Intentionally Triggering a Kernel Panic:
To reproduce the boot behavior, you can intentionally trigger a kernel panic by:
- Using the
sysrq key: Press the SysRq key (usually Alt + SysRq) and then press the p key to trigger a kernel panic.
- Using the
kernel.panic sysctl: Set the kernel.panic sysctl to a value of 1, which will trigger a kernel panic on the next boot.
- Using a kernel module: Load a kernel module that intentionally triggers a kernel panic.
Disabling the Boot Attempt Counter:
To disable the boot attempt counter remotely on a running device, you can try the following:
- Using the
efibootmgr command: Run the efibootmgr command with the -b option to set the boot attempt counter to a high value (e.g., 1000).
- Using the UEFI firmware settings: Access the UEFI firmware settings and look for an option to disable the boot attempt counter.
Fixing the Firmware for Future Units:
To fix the firmware for future units, you can:
- Update the UEFI firmware: Update the UEFI firmware to a version that does not have the boot attempt counter issue.
- Modify the UEFI configuration: Modify the UEFI configuration to disable the boot attempt counter or set it to a high value.
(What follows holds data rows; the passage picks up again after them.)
<file path="config.mk">
export PLATFORM = sky130hd
export DESIGN_NAME = ram_access_ctrl
export DESIGN_NICKNAME = d
export VERILOG_FILES = /design/src/rtl/ram_access_ctrl.sv
export SDC_FILE = /design/constraint.sdc
export NUM_CORES = 1
export LEC_CHECK = 0
export CAP_MARGIN = 20
export CELL_PAD_IN_SITES_DETAIL_PLACEMENT = 0
export CELL_PAD_IN_SITES_GLOBAL_PLACEMENT = 1
export CORE_UTILIZATION = 28
export CTS_CLUSTER_DIAMETER = 150
export DETAILED_ROUTE_END_ITERATION = 16
export MAX_ROUTING_LAYER = met4
export PLACE_DENSITY_LB_ADDON = 0.1
export SLEW_MARGIN = 5
export SYNTH_ARGS = -nofsm -noshare
export SYNTH_HDL_FRONTEND = slang
export SYNTH_SLANG_ARGS = --single-unit
</file>
<file path="constraint.sdc">
create_clock -name clk -period 1.95 [get_ports clk]
set_input_delay 0.195 -clock clk [delete_from_list [all_inputs] [get_ports clk]]
set_output_delay 0.195 -clock clk [all_outputs]
set_load 0.02 [all_outputs]
</file>
### config.mk
export PLATFORM = sky130hd
export DESIGN_NAME = time_param_bank
export DESIGN_NICKNAME = d
export VERILOG_FILES = /design/src/rtl/time_param_bank.sv
export SDC_FILE = /design/constraint.sdc
export NUM_CORES = 1
export LEC_CHECK = 0
export CAP_MARGIN = 40
export CORE_ASPECT_RATIO = 0.7
export CORE_UTILIZATION = 54
export CTS_CLUSTER_SIZE = 8
export DETAILED_ROUTE_END_ITERATION = 10
export MAX_ROUTING_LAYER = met4
export PLACE_DENSITY_LB_ADDON = 0.1
export SKIP_CTS_REPAIR_TIMING = 1
export SYNTH_ARGS = -nofsm -noshare
export SYNTH_HDL_FRONTEND = slang
export SYNTH_SLANG_ARGS = --single-unit
### constraint.sdc
create_clock -name clk -period 1.9 [get_ports clk]
set_input_delay 0.38 -clock clk [delete_from_list [all_inputs] [get_ports clk]]
set_output_delay 0.38 -clock clk [all_outputs]
set_load 0.005 [all_outputs]
File: src/rtl/store_align.sv
// ---------------------------------------------------------------------------
// store_align
// Combinational decode of one memory access: classifies funct3 as legal or
// illegal, detects misalignment, and for stores builds the byte strobes and
// lane-replicated write data. Loads always produce zero strobes and data.
// Ports:
//   i_funct3     access type
//   i_isStore    1 = store, 0 = load
//   i_off        byte offset (address[1:0])
//   i_wd         store source register value
//   o_wstrb      byte-lane write strobes
//   o_wdata      replicated store data
//   o_misaligned half on odd address, or word not on a 4-byte boundary
//   o_illegal    funct3 not a valid load/store encoding
// Only a 32-bit datapath (4 lanes) is supported.
// ---------------------------------------------------------------------------
module store_align
  import mem_pkg::*;
(
  input  logic [2:0]           i_funct3,
  input  logic                 i_isStore,
  input  logic [1:0]           i_off,
  input  logic [MEM_XLEN-1:0]  i_wd,
  output logic [MEM_LANES-1:0] o_wstrb,
  output logic [MEM_XLEN-1:0]  o_wdata,
  output logic                 o_misaligned,
  output logic                 o_illegal
);

  // Size is encoded in funct3[1:0] for both loads and stores, so alignment
  // does not depend on direction. Stores only have the three low encodings;
  // loads additionally have the two unsigned variants.
  always_comb begin
    o_wstrb      = '0;
    o_wdata      = '0;
    o_misaligned = 1'b0;
    o_illegal    = 1'b0;

    case (i_funct3[1:0])
      2'b01:   o_misaligned = i_off[0];
      2'b10:   o_misaligned = (i_off != 2'b00);
      default: o_misaligned = 1'b0;
    endcase

    if (i_isStore) begin
      o_illegal = i_funct3[2] | (i_funct3 == 3'b011);
    end else begin
      o_illegal = (i_funct3 == 3'b011) | (i_funct3 == 3'b110) |
                  (i_funct3 == 3'b111);
    end

    if (i_isStore && !o_illegal) begin
      case (i_funct3)
        F3_SB: begin
          o_wstrb = 4'b0001 << i_off;
          o_wdata = {4{i_wd[7:0]}};
        end
        F3_SH: begin
          o_wstrb = i_off[1] ? 4'b1100 : 4'b0011;
          o_wdata = {2{i_wd[15:0]}};
        end
        F3_SW: begin
          o_wstrb = 4'b1111;
          o_wdata = i_wd;
        end
        default: begin
          o_wstrb = '0;
          o_wdata = '0;
        end
      endcase
    end
  end

endmodule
Comparison with Other Jetson Models:
The behavior of the Jetson Orin NX Hi UEFI is similar to other Jetson models, such as the Jetson AGX Orin and Jetson Orin Nano. However, the specific mechanisms and settings may vary depending on the model and firmware version.
Additional Information:
- The Jetson BSP version 3550 is a relatively old version, and it’s recommended to update to a newer version to ensure you have the latest features and bug fixes.
- The
example.sh script in the OP-TEE source package can be used to generate an EKS image with a test key, which can be useful for testing the EKS feature.
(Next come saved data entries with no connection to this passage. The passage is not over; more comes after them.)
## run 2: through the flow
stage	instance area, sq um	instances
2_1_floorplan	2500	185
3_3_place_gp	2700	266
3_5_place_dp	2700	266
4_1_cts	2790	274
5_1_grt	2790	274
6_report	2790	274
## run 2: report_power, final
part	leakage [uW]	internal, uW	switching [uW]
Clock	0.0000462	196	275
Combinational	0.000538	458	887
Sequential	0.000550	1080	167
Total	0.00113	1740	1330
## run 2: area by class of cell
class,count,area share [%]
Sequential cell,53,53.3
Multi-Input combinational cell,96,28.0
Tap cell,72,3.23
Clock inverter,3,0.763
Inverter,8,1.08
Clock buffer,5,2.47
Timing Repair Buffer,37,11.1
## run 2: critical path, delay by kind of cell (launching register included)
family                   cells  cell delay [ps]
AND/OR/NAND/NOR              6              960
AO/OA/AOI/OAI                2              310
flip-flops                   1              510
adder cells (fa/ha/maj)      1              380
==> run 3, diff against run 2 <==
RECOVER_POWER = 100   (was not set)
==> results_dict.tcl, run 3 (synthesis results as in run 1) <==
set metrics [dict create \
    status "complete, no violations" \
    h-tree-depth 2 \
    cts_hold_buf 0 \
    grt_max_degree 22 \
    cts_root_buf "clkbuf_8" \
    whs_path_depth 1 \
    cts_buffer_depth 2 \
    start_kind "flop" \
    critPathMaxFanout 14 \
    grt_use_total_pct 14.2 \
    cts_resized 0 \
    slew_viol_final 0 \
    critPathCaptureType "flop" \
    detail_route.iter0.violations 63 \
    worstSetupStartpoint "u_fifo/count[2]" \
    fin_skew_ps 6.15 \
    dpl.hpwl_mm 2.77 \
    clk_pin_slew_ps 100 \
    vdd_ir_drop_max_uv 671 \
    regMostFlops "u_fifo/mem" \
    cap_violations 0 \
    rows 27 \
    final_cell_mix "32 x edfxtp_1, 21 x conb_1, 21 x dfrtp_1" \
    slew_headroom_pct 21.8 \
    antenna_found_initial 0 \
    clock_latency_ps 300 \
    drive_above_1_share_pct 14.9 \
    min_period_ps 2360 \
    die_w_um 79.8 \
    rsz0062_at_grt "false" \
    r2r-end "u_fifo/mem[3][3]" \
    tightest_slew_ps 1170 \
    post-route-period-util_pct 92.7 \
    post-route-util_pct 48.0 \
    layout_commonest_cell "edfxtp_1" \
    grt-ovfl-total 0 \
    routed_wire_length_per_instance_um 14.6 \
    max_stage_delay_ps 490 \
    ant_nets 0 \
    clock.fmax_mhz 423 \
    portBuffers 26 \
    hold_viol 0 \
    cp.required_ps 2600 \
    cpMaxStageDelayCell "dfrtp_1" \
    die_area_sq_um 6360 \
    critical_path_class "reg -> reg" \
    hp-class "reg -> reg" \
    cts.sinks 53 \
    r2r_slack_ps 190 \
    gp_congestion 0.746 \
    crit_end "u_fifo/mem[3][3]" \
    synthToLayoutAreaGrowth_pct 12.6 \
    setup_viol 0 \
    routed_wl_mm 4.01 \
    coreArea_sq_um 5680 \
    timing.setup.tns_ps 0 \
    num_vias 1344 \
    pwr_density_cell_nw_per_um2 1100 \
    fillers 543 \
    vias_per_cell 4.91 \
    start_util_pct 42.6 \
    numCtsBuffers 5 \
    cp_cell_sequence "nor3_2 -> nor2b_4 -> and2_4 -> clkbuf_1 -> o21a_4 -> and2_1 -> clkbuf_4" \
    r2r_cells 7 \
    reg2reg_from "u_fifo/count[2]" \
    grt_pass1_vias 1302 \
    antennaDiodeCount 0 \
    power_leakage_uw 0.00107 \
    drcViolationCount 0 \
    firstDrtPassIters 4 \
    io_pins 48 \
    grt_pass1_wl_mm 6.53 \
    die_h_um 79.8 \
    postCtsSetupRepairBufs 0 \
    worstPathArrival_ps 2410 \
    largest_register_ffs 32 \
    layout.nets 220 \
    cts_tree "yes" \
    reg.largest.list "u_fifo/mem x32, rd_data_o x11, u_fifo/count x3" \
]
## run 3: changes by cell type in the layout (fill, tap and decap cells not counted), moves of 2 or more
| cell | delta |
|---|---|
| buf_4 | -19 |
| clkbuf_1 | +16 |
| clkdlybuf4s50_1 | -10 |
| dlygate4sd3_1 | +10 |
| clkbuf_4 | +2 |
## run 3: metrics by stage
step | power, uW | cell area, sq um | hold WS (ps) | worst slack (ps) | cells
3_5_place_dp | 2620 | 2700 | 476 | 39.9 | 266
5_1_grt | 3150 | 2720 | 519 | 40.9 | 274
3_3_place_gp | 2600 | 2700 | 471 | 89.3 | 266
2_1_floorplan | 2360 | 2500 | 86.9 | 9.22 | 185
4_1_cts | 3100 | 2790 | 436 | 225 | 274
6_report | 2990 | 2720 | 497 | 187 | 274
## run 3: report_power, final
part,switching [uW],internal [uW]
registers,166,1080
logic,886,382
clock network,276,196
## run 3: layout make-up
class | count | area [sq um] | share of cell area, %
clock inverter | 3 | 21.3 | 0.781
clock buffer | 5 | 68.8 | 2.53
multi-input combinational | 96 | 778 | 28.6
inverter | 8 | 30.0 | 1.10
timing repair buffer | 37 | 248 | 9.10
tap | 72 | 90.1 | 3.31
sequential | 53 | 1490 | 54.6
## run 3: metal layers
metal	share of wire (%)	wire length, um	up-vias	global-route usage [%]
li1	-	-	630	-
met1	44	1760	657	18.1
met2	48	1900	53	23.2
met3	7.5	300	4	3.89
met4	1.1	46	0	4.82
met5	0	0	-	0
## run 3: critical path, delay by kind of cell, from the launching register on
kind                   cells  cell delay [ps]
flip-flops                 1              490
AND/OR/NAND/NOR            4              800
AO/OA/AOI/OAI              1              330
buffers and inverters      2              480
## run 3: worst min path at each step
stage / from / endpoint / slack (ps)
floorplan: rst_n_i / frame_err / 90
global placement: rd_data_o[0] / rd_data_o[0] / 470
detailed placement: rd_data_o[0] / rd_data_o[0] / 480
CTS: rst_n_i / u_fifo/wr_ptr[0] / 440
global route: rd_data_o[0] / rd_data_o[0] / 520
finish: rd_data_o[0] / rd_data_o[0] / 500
==> src/rtl/sync_2ff.sv <==
// Two-flop synchronizer bringing an asynchronous level into the clk domain.
`timescale 1ns/100ps

module sync_2ff (
    input  logic clk,
    input  logic rst_n,
    input  logic d,
    output logic q
);

    logic sync1_q;
    logic s_q;

    // NOTE: state updates use non-blocking assignments so both flops sample
    // pre-edge values and form a true two-stage pipeline.
    always_ff @(posedge clk or negedge rst_n) begin
        if (!rst_n) begin
            sync1_q <= 1'b0;
            s_q     <= 1'b0;
        end else begin
            sync1_q <= d;
            s_q     <= sync1_q;
        end
    end

    assign q = s_q;

endmodule

==> src/rtl/debounce_edge.sv <==
// Debouncer: synchronizes d_in, accepts a new level after STABLE_CYCLES steady
// clocks, and emits one-cycle rise/fall pulses. Macro DEBOUNCE_EDGE_COUNT_EN adds evt_cnt.
`timescale 1ns/100ps

module debounce_edge
    import debounce_pkg::*;
#(
    parameter int STABLE_CYCLES = 8,
    parameter int CNT_W         = $clog2(STABLE_CYCLES + 1)
) (
    input  logic                 clk,
    input  logic                 rst_n,
    input  logic                 d_in,
    output logic                 q,
    output logic                 rise,
    output logic                 fall,
    output logic                 busy
`ifdef DEBOUNCE_EDGE_COUNT_EN
    ,
    output logic [EVT_CNT_W-1:0] evt_cnt
`endif
);

    localparam logic [CNT_W-1:0] CNT_LAST = CNT_W'(STABLE_CYCLES - 1);

    logic             s;
    state_e           state_q, state_d;
    logic [CNT_W-1:0] cnt_q, cnt_d;
    logic             q_q, q_d;
    logic             rise_q, rise_d;
    logic             fall_q, fall_d;
    logic             take;

    sync_2ff u_sync (
        .clk   (clk),
        .rst_n (rst_n),
        .d     (d_in),
        .q     (s)
    );

    always_ff @(posedge clk or negedge rst_n) begin
        if (!rst_n) begin
            state_q <= ST_STABLE;
            cnt_q   <= '0;
            q_q     <= 1'b0;
            rise_q  <= 1'b0;
            fall_q  <= 1'b0;
        end else begin
            state_q <= state_d;
            cnt_q   <= cnt_d;
            q_q     <= q_d;
            rise_q  <= rise_d;
            fall_q  <= fall_d;
        end
    end

    // With a one-cycle window the first differing sample qualifies at once.
    always_comb begin
        take = (s != q_q) &&
               (((state_q == ST_STABLE) && (STABLE_CYCLES == 1)) ||
                ((state_q == ST_COUNT)  && (cnt_q == CNT_LAST)));
    end

    always_comb begin
        state_d = state_q;
        case (state_q)
            ST_STABLE: if ((s != q_q) && (STABLE_CYCLES > 1)) state_d = ST_COUNT;
            ST_COUNT:  if ((s == q_q) || take)                 state_d = ST_STABLE;
            default:   state_d = ST_STABLE;
        endcase
    end

    // NOTE: every signal gets a default before the conditionals, so no path
    // leaves one unassigned and no latch is inferred.
    always_comb begin
        cnt_d  = '0;
        q_d    = q_q;
        rise_d = 1'b0;
        fall_d = 1'b0;
        if (take) begin
            q_d    = s;
            rise_d = s;
            fall_d = ~s;
        end else if (s != q_q) begin
            cnt_d = cnt_q + CNT_W'(1);
        end
    end

    assign q    = q_q;
    assign rise = rise_q;
    assign fall = fall_q;
    assign busy = (cnt_q != '0);

`ifdef DEBOUNCE_EDGE_COUNT_EN
    logic [EVT_CNT_W-1:0] evt_cnt_q, evt_cnt_d;

    always_comb begin
        evt_cnt_d = evt_cnt_q + EVT_CNT_W'(rise_d);
    end

    always_ff @(posedge clk or negedge rst_n) begin
        if (!rst_n) begin
            evt_cnt_q <= '0;
        end else begin
            evt_cnt_q <= evt_cnt_d;
        end
    end

    assign evt_cnt = evt_cnt_q;
`endif

endmodule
In summary, to reproduce the boot behavior, you can intentionally trigger a kernel panic using various methods. To disable the boot attempt counter remotely, you can use the efibootmgr command or access the UEFI firmware settings. To fix the firmware for future units, you can update the UEFI firmware or modify the UEFI configuration.
*** Please give the thumbs up if you get answers you like. Or provide feedback to help us improve the answer. ***
Actually, the point here is this thing won’t be disabled.
If a kernel panic would happen in consecutive 3 times, it means it could happen forever.
In this case, your board will just stuck in a boot loop which reboots again and again. I don’t think that one makes anything better.
What you need to do is enable your UART serial console and check what is causing the kernel panic consecutively.
Thanks for reply, Am I correct in understanding that the counter only decrements if the kernel panics? Then the system hangs, the watchdog isn’t reset, and the counter decreases. If the power is lost at that moment, will the counter reset back to 3? I don’t recall the exact cause of the panic, but it seems to be related to cold booting. Perhaps a driver or something else triggers the panic at low temperatures, but as the temperature rises, it boots normally. This suggests the file system is fine, and the device simply rebooted three times due to the cold.
We need to run a cold start test to figure out what’s causing the kernel panic.
It might not be “kernel panic” . Kernel panic is more like just one possible reason to this problem.
The more precise way is that if the board fails to get into the file system and execute specific systemd service, then it would make this situation happened.
The systemd service will make the counter back to 3 no matter what previous number it was.